● **Exercise**
Take each line in the entries below that holds "this" and show it.

Stored data entries:
::::::

<file path="config.mk">
export PLATFORM = sky130hd
export DESIGN_NAME = priority_arbiter_n
export DESIGN_NICKNAME = d
export VERILOG_FILES = /design/src/rtl/priority_arbiter_n.sv
export SDC_FILE = /design/constraint.sdc
export NUM_CORES = 1
export LEC_CHECK = 0
export BUFFER_PORTS_ARGS = -buffer_cell sky130_fd_sc_hd__buf_2
export CAP_MARGIN = 20
export CORE_AREA = 10 10 73 99
export CTS_CLUSTER_SIZE = 20
export DETAILED_ROUTE_END_ITERATION = 8
export DIE_AREA = 0 0 83 109
export MAX_ROUTING_LAYER = met4
export PLACE_DENSITY = 0.65
export SYNTH_ARGS = -nofsm -noshare
export SYNTH_HDL_FRONTEND = slang
export SYNTH_SLANG_ARGS = --single-unit
</file>
<file path="constraint.sdc">
create_clock -name clk -period 13.65 [get_ports clk]
set_input_delay 2.73 -clock clk [delete_from_list [all_inputs] [get_ports clk]]
set_output_delay 2.73 -clock clk [all_outputs]
set_load 0.05 [all_outputs]
</file>
<file path="src/rtl/priority_arbiter_n.sv">
// -----------------------------------------------------------------------------
// priority_arbiter_n
//   N-channel arbiter with a registered one-hot grant held until the grantee
//   signals done. Default selection is fixed priority (highest asserted index
//   wins). Defining the macro PRIO_ARB_RR_EN switches selection to round-robin
//   starting after the last-granted channel.
//
// Parameters
//   N          number of request channels (2..32)
//   W          width of the grant index, $clog2(N)
//
// Ports
//   clk        clock, all state updates on the rising edge
//   rst        synchronous active-high reset
//   req        [N-1:0] level-sensitive request per channel
//   done       current grantee releases the grant this cycle
//   gnt        [N-1:0] registered one-hot grant (zero when idle)
//   gnt_idx    [W-1:0] registered binary index of the granted channel
//   gnt_valid  registered, high while a grant is held
// -----------------------------------------------------------------------------
module priority_arbiter_n #(
    parameter int N = 8,
    parameter int W = $clog2(N)
) (
    input  logic         clk,
    input  logic         rst,
    input  logic [N-1:0] req,
    input  logic         done,
    output logic [N-1:0] gnt,
    output logic [W-1:0] gnt_idx,
    output logic         gnt_valid
);

    typedef enum logic {
        ST_IDLE,
        ST_GRANT
    } state_t;

    state_t       r_state;
    logic [N-1:0] r_gnt;
    logic [W-1:0] r_gnt_idx;
    logic         r_gnt_valid;
    logic [W-1:0] r_ptr;

    logic [W-1:0] w_win_idx;
    logic [W-1:0] w_cand;
    logic         w_found;
    logic         w_any;

    assign w_any = |req;

    // Both modes walk the channels in rotated order starting at r_ptr+1.
    // Round-robin keeps the first hit; fixed priority keeps the highest index
    // seen, which is independent of the starting point since every channel is
    // visited exactly once.
    always_comb begin
        w_win_idx = '0;
        w_found   = 1'b0;
        w_cand    = '0;
        for (int unsigned k = 1; k <= N; k++) begin
            w_cand = W'((32'(r_ptr) + k) % N);
`ifdef PRIO_ARB_RR_EN
            if (req[w_cand] && !w_found) begin
                w_win_idx = w_cand;
                w_found   = 1'b1;
            end
`else
            if (req[w_cand] && (!w_found || (w_cand > w_win_idx))) begin
                w_win_idx = w_cand;
                w_found   = 1'b1;
            end
`endif
        end
    end

    always_ff @(posedge clk) begin
        if (rst) begin
            r_state     <= ST_IDLE;
            r_gnt       <= '0;
            r_gnt_idx   <= '0;
            r_gnt_valid <= 1'b0;
            r_ptr       <= W'(N - 1);
        end else begin
            case (r_state)
                ST_IDLE: begin
                    // done is ignored here: only a request starts a grant
                    if (w_any) begin
                        r_state     <= ST_GRANT;
                        r_gnt       <= {{(N-1){1'b0}}, 1'b1} << w_win_idx;
                        r_gnt_idx   <= w_win_idx;
                        r_gnt_valid <= 1'b1;
                        r_ptr       <= w_win_idx;
                    end
                end
                ST_GRANT: begin
                    if (done) begin
                        if (w_any) begin
                            // back-to-back re-arbitration, no idle cycle
                            r_gnt       <= {{(N-1){1'b0}}, 1'b1} << w_win_idx;
                            r_gnt_idx   <= w_win_idx;
                            r_gnt_valid <= 1'b1;
                            r_ptr       <= w_win_idx;
                        end else begin
                            r_state     <= ST_IDLE;
                            r_gnt       <= '0;
                            r_gnt_idx   <= '0;
                            r_gnt_valid <= 1'b0;
                        end
                    end
                end
                default: begin
                    r_state     <= ST_IDLE;
                    r_gnt       <= '0;
                    r_gnt_idx   <= '0;
                    r_gnt_valid <= 1'b0;
                end
            endcase
        end
    end

    assign gnt       = r_gnt;
    assign gnt_idx   = r_gnt_idx;
    assign gnt_valid = r_gnt_valid;

endmodule

</file>
== After elaboration in Yosys (flattened, before gate mapping) ==
Index checks and enable logic that the tools add are counted.
W data, S select, Z words.

* Register bits: 16

* Reduce and logical (&&, ||, !) cells: 23
* Add/sub/neg operators: 8
* Bitwise logic cells: 1
* Shift-type cells: 1
* Eq/ne operators: 2
* Multiplexer cells: 48
* $lt $le $gt $ge: 15

{| class="wikitable"
|+ Operators with widths
! cell !! number
|-
| $mux W3 || 13
|-
| $lt A3 B4 Y1 const B || 8
|-
| $bmux W1 S3 || 8
|-
| $mux W8 || 3
|-
| $gt A3 B3 Y1 || 7
|-
| $mux W1 || 19
|-
| $pmux W8 S2 || 1
|-
| $add A3 B3 Y3 const B || 4
|-
| $pmux W3 S2 || 2
|-
| $reduce_or A8 Y1 || 1
|-
| $shl A1 B3 Y8 const A || 1
|-
| $logic_and A1 B1 Y1 || 7
|-
| $logic_not A1 Y1 || 7
|-
| $logic_or A1 B1 Y1 || 7
|-
| $add A3 B1 Y3 const B || 2
|-
| $add A3 B2 Y3 const B || 2
|-
| $ne A2 B2 Y1 const B || 2
|-
| $pmux W1 S2 || 2
|-
| $reduce_and A2 Y1 || 1
|-
| $not A1 Y1 || 1
|}

== Longest topological paths before layout ==
* Word-level depth: 36
* Mapped depth: 58
* Gate-level depth less buffers: 54

== Worst setup path after synthesis ==
OpenSTA, ideal clock, no wires.

* Path kind: in2reg
* Start: input port req[6]
* End: register r_gnt[5], in the netlist gnt[5]
* Path buffers: 1
* Setup time: 87 ps
* Data arrival time: 12,811 ps
* Stages on the path: 52
* Path slack: 752 ps
* Required time: 13,563 ps
* Path through: mux4_2 > nand2_1 > ha_1 > a21o_1 > nor2_1 > nor3_1 > a21oi_1 > ha_1 > nor2b_1 > o21a_1 > o21ai_0 > a21o_1 > nand2_1 > o21ai_0 > ha_1 > nor2b_1 > o21a_1 > o21ai_0 > [... 16 more ...] > a31oi_1 > ha_1 > nor2b_1 > o21a_1 > o21ai_0 > nor2_1 > nor2_1 > mux2_2 > ha_1 > nor2b_1 > o21ai_0 > a32oi_1 > a41oi_1 > nor2_1 > a21oi_1 > a32o_1 > or3_1 > o31ai_1

* Longest elaborated chain between the ends: 35

{| class="wikitable"
|+ RTL lines
! item !! line !! source
|-
| start, declared || 27 || <nowiki>input logic [N-1:0] req,</nowiki>
|-
| $bmux W1 S3 || 68 || <nowiki>if (req[w_cand] && (!w_found || (w_cand > w_win_idx))) begin</nowiki>
|-
| $mux W1 (not written as such) || 68 ||
|-
| $mux W3 / $mux W1 (equally long branches) || 68 ||
|-
| $gt A3 B3 Y1 / $logic_not A1 Y1 (equally long branches) || 68 ||
|-
| $logic_or A1 B1 Y1 || 68 ||
|-
| $logic_and A1 B1 Y1 || 68 ||
|-
| $mux W3 / $mux W1 (equally long branches) || 68 ||
|-
| $gt A3 B3 Y1 / $logic_not A1 Y1 (equally long branches) || 68 ||
|-
| [... 19 more ...] || - ||
|-
| $gt A3 B3 Y1 / $logic_not A1 Y1 (equally long branches) || 68 ||
|-
| $logic_or A1 B1 Y1 || 68 ||
|-
| $logic_and A1 B1 Y1 || 68 ||
|-
| $mux W3 || 68 ||
|-
| $shl A1 B3 Y8 || 89, 99 ||
|-
| $mux W8 || 97 || <nowiki>if (w_any) begin</nowiki>
|-
| $mux W8 || 96 || <nowiki>if (done) begin</nowiki>
|-
| $pmux W8 S2 || 84 || <nowiki>case (r_state)</nowiki>
|-
| end signal, assigned || 89 || <nowiki>r_gnt <= {{(N-1){1'b0}}, 1'b1} << w_win_idx;</nowiki>
|-
| end signal, assigned || 99 || <nowiki>r_gnt <= {{(N-1){1'b0}}, 1'b1} << w_win_idx;</nowiki>
|-
| end, declared || 40 || <nowiki>logic [N-1:0] r_gnt;</nowiki>
|}

Several ways; a longest one is shown, not always the timed one. The select of a mux whose other input is x is not followed.
A chain may end at the register's enable or synchronous reset.

== Final worst setup path ==
Ends and elaborated chain as after synthesis.

==> flow_metrics.env <==
export IMPL_ys_types=57
export IMPL_cts_root_buf="clkbuf_8"
export IMPL_wl_um=7238
export IMPL_cts_max_level=1
export IMPL_grt_max_degree=23
export IMPL_worstMarginPinSlew_ns=0.8711
export IMPL_cts_tree="yes"
export IMPL_grt_antenna_before_repair=0
export IMPL_slew_headroom_pct=41.74
export IMPL_yosysMostFrequentCell="nand2_1"
export IMPL_fin_util_pct=52.11
export IMPL_crit_slowest_cell="mux4_2"
export IMPL_postCtsHoldBufs=0
export IMPL_worstSetupPathType="in -> reg"
export IMPL_numCtsBuffers=3
export IMPL_worst_setup_path_start_kind="input pin"
export IMPL_grt_use_total_pct=15.77
export IMPL_ios=23
export IMPL_die_area_um2=9047
export IMPL_layout_setup_ws_ns=0.6064
export IMPL_synth_async_reset_ratio_pct=0
export IMPL_syn2layout_area_growth_pct=20.06
export IMPL_grtUsageMet2_pct=30.64
export IMPL_final_nets=357
export IMPL_fp_dieW_um=83
export IMPL_hpwlAfterDp_um=5729
export IMPL_clk_latency_ns=0.24
export IMPL_num_rows=32
export IMPL_synthCells=276
export IMPL_hold_slack_ns=0.4367
export IMPL_first_pass_iters=4
export IMPL_ys_seq_elements=16
export IMPL_overflow=0
export IMPL_drive_gt1_share_pct=30.25
export IMPL_grt_busiest_layer="met2"
export IMPL_status="finished clean"
export IMPL_yosysTopAreaCell="dfxtp_1"
export IMPL_pre_cts_slack_ns=-0.01778
export IMPL_initial_core_util_pct=43.41
export IMPL_via_per_inst=6.212
export IMPL_period_minus_slack_ns=13.04
export IMPL_end_kind="flip-flop"
export IMPL_cp_common_cell="ha_1"
export IMPL_grt_util_met3_pct=1.866
export IMPL_synth_main_ff_cell="dfxtp_1"
export IMPL_grt_use_met1_pct=15.63
export IMPL_drc=0
export IMPL_fin_crit_sh_pct=95.56
export IMPL_worst_ep_required_time_ns=13.81
export IMPL_synth_nets=308
export IMPL_critPathMaxStageDelay_ns=0.48
export IMPL_grt_pass1_vias=2510
export IMPL_synth_common_cells="nand2_1, ha_1, nor2_1, dfxtp_1, o21ai_0"
export IMPL_grt_pass1_wl_um=11820
export IMPL_hold_viol=0
export IMPL_syn_area_um2=2364
export IMPL_cp_arrival_ns=13.21
export IMPL_coreArea_um2=5445
export IMPL_gp_congestion=0.9827
export IMPL_path_clk_slew_ns=0.06
export IMPL_setup_viol=0
export IMPL_ant_nets=0
export IMPL_yosysSeqAreaShare_pct=13.55
export IMPL_io_buffer_count=22
export IMPL_worstPathMaxFanout=8
export IMPL_clk_path_buf_depth=2
export IMPL_fin_setup_tns_ns=0
export IMPL_cts_sinks=16
export IMPL_maxCapViolCount=0
export IMPL_antenna_cells=0
export IMPL_syn_area_per_cell_um2=8.563
export IMPL_drtIter0Drc=149
export IMPL_die_h_um=109
export IMPL_max_freq_mhz=76.67
export IMPL_fin_worst_skew_ns=0.0008385
export IMPL_synth_edf_count=0
export IMPL_yosysTopAreaCellShare_pct=13.55
export IMPL_synth_area_leaders="dfxtp_1, ha_1, mux4_2, mux2i_1, nand2_1"
export IMPL_slew_violations=0
export IMPL_synth_warnings=0
export IMPL_via_count=2435
export IMPL_post_drt_wl_per_cell_um=18.46
export IMPL_hold_path_class="reg -> reg"
==> worst max-delay path: cells and delay by family <==
family / cells / cell delay, ns
and+or+nand+nor: 10 / 1.69
buffers and inverters: 5 / 0.73
AOI/OAI and AO/OA: 28 / 4.83
adders and majority gates: 7 / 1.99
muxes: 3 / 1.18
==> timing repair <==
| item | in CTS | in global routing |
|---|---|---|
| endpoints found under the setup margin | 0 | 14 |
| setup buffers | 0 | 1 |
| resized for setup | 0 | 15 |
==> registers in the layout (all words and copies together), names as in the netlist <==
name and flops:
r_ptr 3, gnt 8, gnt_idx 3, r_state 1
gnt_valid 1
==> layout make-up <==
class | instances | area (um^2)
sequential | 16 | 320.3
inverter | 12 | 45.04
clock buffer | 4 | 55.05
tap | 68 | 85.08
multi-input combinational | 235 | 1959
timing repair buffer | 57 | 372.9
fill | 562 | 2608
==> kinds of logic (layout without fill, tap and decap cells) <==
| logic type | count (synthesis) | after routing | share of synthesized area [%] |
|---|---|---|---|
| AO/OA/AOI/OAI | 96 | 96 | 30.49 |
| adder cells (fa/ha/maj) | 21 | 21 | 11.12 |
| buffers and inverters | 25 | 73 | 5.664 |
| flip-flops | 16 | 16 | 13.55 |
| AND/OR/NAND/NOR | 85 | 85 | 17.36 |
| multiplexers | 30 | 30 | 19.90 |
| XOR/XNOR | 3 | 3 | 1.906 |
==> metal layers <==
metal	routed length (um)	share of wire, %	vias to the layer above
met4	218	3.0	0
met5	0	0	-
met2	3896	54	89
met3	323	4.5	25
met1	2798	39	1137
li1	-	-	1184
==> per-stage QoR <==
stage,cells,cell area (um^2)
final,392,2838
after global routing,392,2838
after CTS,391,2780
after detailed placement,387,2725
after global placement,387,2725
after floorplan,276,2364
==> cell usage in the layout, fill, tap and decap left out, types with 7 or more instances in the layout <==
cell     count
ha_1        21
and2_1       8
o21a_1       7
a21oi_1     12
nor2_1      17
mux2i_1     11
buf_2       22
dfxtp_1     16
nand3_1      8
inv_1       11
mux4_2      11
o21ai_0     10
buf_4       35
nand2_1     28
==> worst paths after layout <==
| kind | to | cells after the start | slack [ns] | from |
|---|---|---|---|---|
| worst max-delay path | gnt[5] | 53 | 0.61 | req[6] |
| worst min-delay path | gnt_idx[1] | 2 | 0.44 | gnt_idx[1] |
| worst max register to register | gnt[5] | 55 | 2.36 | r_ptr[1] |
| worst min register to register | gnt_idx[1] | 2 | 0.44 | gnt_idx[1] |
Power is not shown: default switching activity piles up to over one toggle a cycle in this logic, so the estimate is an artifact.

::::::

● **Your solution**
//   done       current grantee releases the grant this cycle
Power is not shown: default switching activity piles up to over one toggle a cycle in this logic, so the estimate is an artifact.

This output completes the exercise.